#### [Exercise objective]
From the data, copy out every line in which the word "state" appears.

*** Dataset content ***

## src/avcd_pkg.sv

```systemverilog
// avcd_pkg: shared types, constants and helpers for the start-code codec probe
package avcd_pkg;

  localparam int POS_BITS     = 24;
  localparam int OUT_POS_BITS = 24;
  localparam logic [POS_BITS-1:0] POS_MAX = {POS_BITS{1'b1}};

  localparam logic [1:0] CODEC_NONE = 2'd0;
  localparam logic [1:0] CODEC_HEVC = 2'd1;
  localparam logic [1:0] CODEC_AVC  = 2'd2;
  localparam logic [1:0] CODEC_MPEG = 2'd3;

  localparam logic [7:0] MPEG_SEQ_HDR  = 8'hB3;
  localparam logic [7:0] MPEG_EXT      = 8'hB5;
  localparam logic [7:0] MPEG_GOP      = 8'hB8;
  localparam logic [4:0] AVC_SPS       = 5'd7;
  localparam logic [4:0] AVC_PPS       = 5'd8;
  localparam logic [4:0] AVC_IDR       = 5'd5;
  localparam logic [5:0] HEVC_VPS      = 6'd32;
  localparam logic [5:0] HEVC_PPS      = 6'd34;
  localparam logic [5:0] HEVC_IDR_W    = 6'd19;
  localparam logic [5:0] HEVC_CRA      = 6'd21;
  localparam logic [POS_BITS-1:0] MIN_LAST_POS = POS_BITS'(5);

  typedef struct packed {
    logic [3:0]          hevc_mask;
    logic [2:0]          avc_mask;
    logic [2:0]          mpeg_mask;
    logic [POS_BITS-1:0] hevc_position;
    logic [POS_BITS-1:0] avc_position;
    logic [POS_BITS-1:0] mpeg_position;
    logic [POS_BITS-1:0] pos;
  } evidence_t;

  function automatic logic [2:0] count4(input logic [3:0] m);
    count4 = 3'(m[0]) + 3'(m[1]) + 3'(m[2]) + 3'(m[3]);
  endfunction

endpackage

```

## src/avcd_scan.sv

```systemverilog
// avcd_scan: start-code tracking and per-codec evidence state
module avcd_scan import avcd_pkg::*; (
  input  logic      clk,
  input  logic      rst,
  input  logic      step,
  input  logic [7:0] data_byte,
  input  logic      is_last,
  output evidence_t evid
);

  logic [1:0]          zero_run, zero_run_next;
  logic [POS_BITS-1:0] byte_position, byte_position_next;
  logic                header_next, header_next_next;
  logic [POS_BITS-1:0] pending_start, pending_start_next;
  logic                hevc_pending, hevc_pending_next;
  logic [7:0]          hevc_first_header, hevc_first_header_next;
  logic [3:0]          hevc_mask, hevc_mask_next;
  logic [2:0]          avc_mask, avc_mask_next;
  logic [2:0]          mpeg_mask, mpeg_mask_next;
  logic [POS_BITS-1:0] hevc_position, hevc_position_next;
  logic [POS_BITS-1:0] avc_position, avc_position_next;
  logic [POS_BITS-1:0] mpeg_position, mpeg_position_next;
  logic                scan_done, scan_done_next;

  logic [5:0]          kind;
  logic [3:0]          hevc_bit;
  logic [2:0]          mpeg_bit;
  logic [2:0]          avc_bit;
  logic [POS_BITS-1:0] back;

  always_comb begin
    zero_run_next          = zero_run;
    header_next_next       = header_next;
    pending_start_next     = pending_start;
    hevc_pending_next      = hevc_pending;
    hevc_first_header_next = hevc_first_header;
    hevc_mask_next         = hevc_mask;
    avc_mask_next          = avc_mask;
    mpeg_mask_next         = mpeg_mask;
    hevc_position_next     = hevc_position;
    avc_position_next      = avc_position;
    mpeg_position_next     = mpeg_position;
    scan_done_next         = scan_done;
    kind     = hevc_first_header[6:1];
    hevc_bit = 4'd0;
    mpeg_bit = 3'd0;
    avc_bit  = 3'd0;
    back     = (zero_run == 2'd3) ? POS_BITS'(3) : POS_BITS'(2);

    if (!scan_done) begin
      // second header byte of an hevc unit
      if (hevc_pending) begin
        hevc_pending_next = 1'b0;
        if (data_byte[2:0] != 3'd0 && !hevc_first_header[0] && data_byte[7:3] == 5'd0) begin
          if (kind >= HEVC_VPS && kind <= HEVC_PPS) begin
            hevc_bit = 4'(1) << (kind - HEVC_VPS);
          end else if (kind >= HEVC_IDR_W && kind <= HEVC_CRA && hevc_mask[2:0] != 3'd0) begin
            hevc_bit = 4'b1000;
          end
          if (hevc_bit != 4'd0) begin
            hevc_mask_next     = hevc_mask | hevc_bit;
            hevc_position_next = pending_start;
          end
        end
      end
      // first header byte after a start code
      if (header_next) begin
        header_next_next = 1'b0;
        if (data_byte == MPEG_SEQ_HDR) mpeg_bit = 3'b001;
        else if (data_byte == MPEG_EXT) mpeg_bit = 3'b010;
        else if (data_byte == MPEG_GOP) mpeg_bit = 3'b100;
        if (mpeg_bit != 3'd0) begin
          mpeg_mask_next     = mpeg_mask | mpeg_bit;
          mpeg_position_next = pending_start;
          if (mpeg_mask_next[0] && mpeg_mask_next[2:1] != 2'd0) begin
            scan_done_next = 1'b1;
          end
        end
        if (!scan_done_next && !data_byte[7]) begin
          hevc_pending_next      = 1'b1;
          hevc_first_header_next = data_byte;
          if (data_byte[6:5] != 2'd0) begin
            if (data_byte[4:0] == AVC_SPS) avc_bit = 3'b001;
            else if (data_byte[4:0] == AVC_PPS) avc_bit = 3'b010;
            else if (data_byte[4:0] == AVC_IDR) avc_bit = 3'b100;
            if (avc_bit != 3'd0) begin
              avc_mask_next     = avc_mask | avc_bit;
              avc_position_next = pending_start;
            end
          end
        end
      end
      // zero run and start code search
      if (!scan_done_next) begin
        if (data_byte == 8'd0) begin
          if (zero_run != 2'd3) zero_run_next = zero_run + 2'd1;
        end else begin
          if (data_byte == 8'd1 && zero_run >= 2'd2) begin
            pending_start_next = (byte_position >= back) ? byte_position - back : '0;
            header_next_next   = 1'b1;
          end
          zero_run_next = 2'd0;
        end
      end
    end
    byte_position_next = (byte_position != POS_MAX) ? byte_position + POS_BITS'(1)
                                                     : byte_position;
  end

  always_comb begin
    evid.hevc_mask     = hevc_mask_next;
    evid.avc_mask      = avc_mask_next;
    evid.mpeg_mask     = mpeg_mask_next;
    evid.hevc_position = hevc_position_next;
    evid.avc_position  = avc_position_next;
    evid.mpeg_position = mpeg_position_next;
    evid.pos           = byte_position;
  end

  always_ff @(posedge clk) begin
    if (rst || (step && is_last)) begin
      zero_run          <= 2'd0;
      byte_position     <= '0;
      header_next       <= 1'b0;
      pending_start     <= '0;
      hevc_pending      <= 1'b0;
      hevc_first_header <= 8'd0;
      hevc_mask         <= 4'd0;
      avc_mask          <= 3'd0;
      mpeg_mask         <= 3'd0;
      hevc_position     <= '0;
      avc_position      <= '0;
      mpeg_position     <= '0;
      scan_done         <= 1'b0;
    end else if (step) begin
      zero_run          <= zero_run_next;
      byte_position     <= byte_position_next;
      header_next       <= header_next_next;
      pending_start     <= pending_start_next;
      hevc_pending      <= hevc_pending_next;
      hevc_first_header <= hevc_first_header_next;
      hevc_mask         <= hevc_mask_next;
      avc_mask          <= avc_mask_next;
      mpeg_mask         <= mpeg_mask_next;
      hevc_position     <= hevc_position_next;
      avc_position      <= avc_position_next;
      mpeg_position     <= mpeg_position_next;
      scan_done         <= scan_done_next;
    end
  end

endmodule

```

## src/avcd_verdict.sv

```systemverilog
// avcd_verdict: picks the winning codec from the evidence masks
module avcd_verdict import avcd_pkg::*; (
  input  evidence_t           evid,
  output logic [1:0]          codec,
  output logic [2:0]          distinct_types,
  output logic [POS_BITS-1:0] winner_position
);

  logic       mok, hok, aok;
  logic [2:0] hh, hp, ah, mh;

  always_comb begin
    mok = evid.mpeg_mask[0] && evid.mpeg_mask[2:1] != 2'd0;
    hh  = count4(evid.hevc_mask);
    hp  = count4({1'b0, evid.hevc_mask[2:0]});
    ah  = count4({1'b0, evid.avc_mask});
    mh  = count4({1'b0, evid.mpeg_mask});
    hok = hh >= 3'd2 && (evid.hevc_mask[0] || hp >= 3'd2) && !mok;
    aok = ah >= 3'd2 && !mok;

    codec           = CODEC_NONE;
    distinct_types  = 3'd0;
    winner_position = '0;
    if (evid.pos >= MIN_LAST_POS) begin
      if (hok) begin
        codec           = CODEC_HEVC;
        distinct_types  = hh;
        winner_position = evid.hevc_position;
      end
      if (aok && (codec == CODEC_NONE || ah > distinct_types ||
                  (ah == distinct_types && evid.avc_position > winner_position))) begin
        codec           = CODEC_AVC;
        distinct_types  = ah;
        winner_position = evid.avc_position;
      end
      if (mok && (codec == CODEC_NONE || mh > distinct_types ||
                  (mh == distinct_types && evid.mpeg_position > winner_position))) begin
        codec           = CODEC_MPEG;
        distinct_types  = mh;
        winner_position = evid.mpeg_position;
      end
    end
  end

endmodule

```

## src/annexb_video_codec_detect_core.sv

```systemverilog
// annexb_video_codec_detect_core: top level of the annex-b start-code codec probe
//
//  channel   handshake                     payload
//  bytes     byte_valid / byte_stall       data_byte, is_last
//  verdict   verdict_valid / verdict_stall codec, distinct_types, winner_position
//
// one byte per cycle while no last byte waits: a transfer lands in the input register,
// a step then scans it and updates the evidence state, and a last byte's step
// also loads the verdict register, which drives verdict_valid and the payload.
// only a last byte can wait, while a previous verdict is held by verdict_stall.
// rst is synchronous and clears all control and evidence state; after each
// verdict the scan state returns to reset for the next buffer.
module annexb_video_codec_detect_core import avcd_pkg::*; (
  input  logic                    clk,
  input  logic                    rst,
  input  logic                    byte_valid,
  output logic                    byte_stall,
  input  logic [7:0]              data_byte,
  input  logic                    is_last,
  output logic                    verdict_valid,
  input  logic                    verdict_stall,
  output logic [1:0]              codec,
  output logic [2:0]              distinct_types,
  output logic [OUT_POS_BITS-1:0] winner_position
);

  logic                in_full;
  logic [7:0]          in_byte;
  logic                in_last;
  logic                step;
  evidence_t           evid;
  logic [1:0]          v_codec;
  logic [2:0]          v_types;
  logic [POS_BITS-1:0] v_pos;

  assign step       = in_full && (!in_last || !verdict_valid || !verdict_stall);
  assign byte_stall = in_full && !step;

  always_ff @(posedge clk) begin
    if (rst) begin
      in_full <= 1'b0;
    end else if (byte_valid && !byte_stall) begin
      in_full <= 1'b1;
    end else if (step) begin
      in_full <= 1'b0;
    end
  end

  always_ff @(posedge clk) begin
    if (byte_valid && !byte_stall) begin
      in_byte <= data_byte;
      in_last <= is_last;
    end
  end

  avcd_scan u_scan (
    .clk       (clk),
    .rst       (rst),
    .step      (step),
    .data_byte (in_byte),
    .is_last   (in_last),
    .evid      (evid)
  );

  avcd_verdict u_verdict (
    .evid            (evid),
    .codec           (v_codec),
    .distinct_types  (v_types),
    .winner_position (v_pos)
  );

  always_ff @(posedge clk) begin
    if (rst) begin
      verdict_valid <= 1'b0;
    end else if (step && in_last) begin
      verdict_valid <= 1'b1;
    end else if (!verdict_stall) begin
      verdict_valid <= 1'b0;
    end
  end

  always_ff @(posedge clk) begin
    if (step && in_last) begin
      codec           <= v_codec;
      distinct_types  <= v_types;
      winner_position <= OUT_POS_BITS'(v_pos);
    end
  end

endmodule

```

*** End of Dataset content ***

#### [Solution to the exercise]
// avcd_scan: start-code tracking and per-codec evidence state
// a step then scans it and updates the evidence state, and a last byte's step
// rst is synchronous and clears all control and evidence state; after each
// verdict the scan state returns to reset for the next buffer.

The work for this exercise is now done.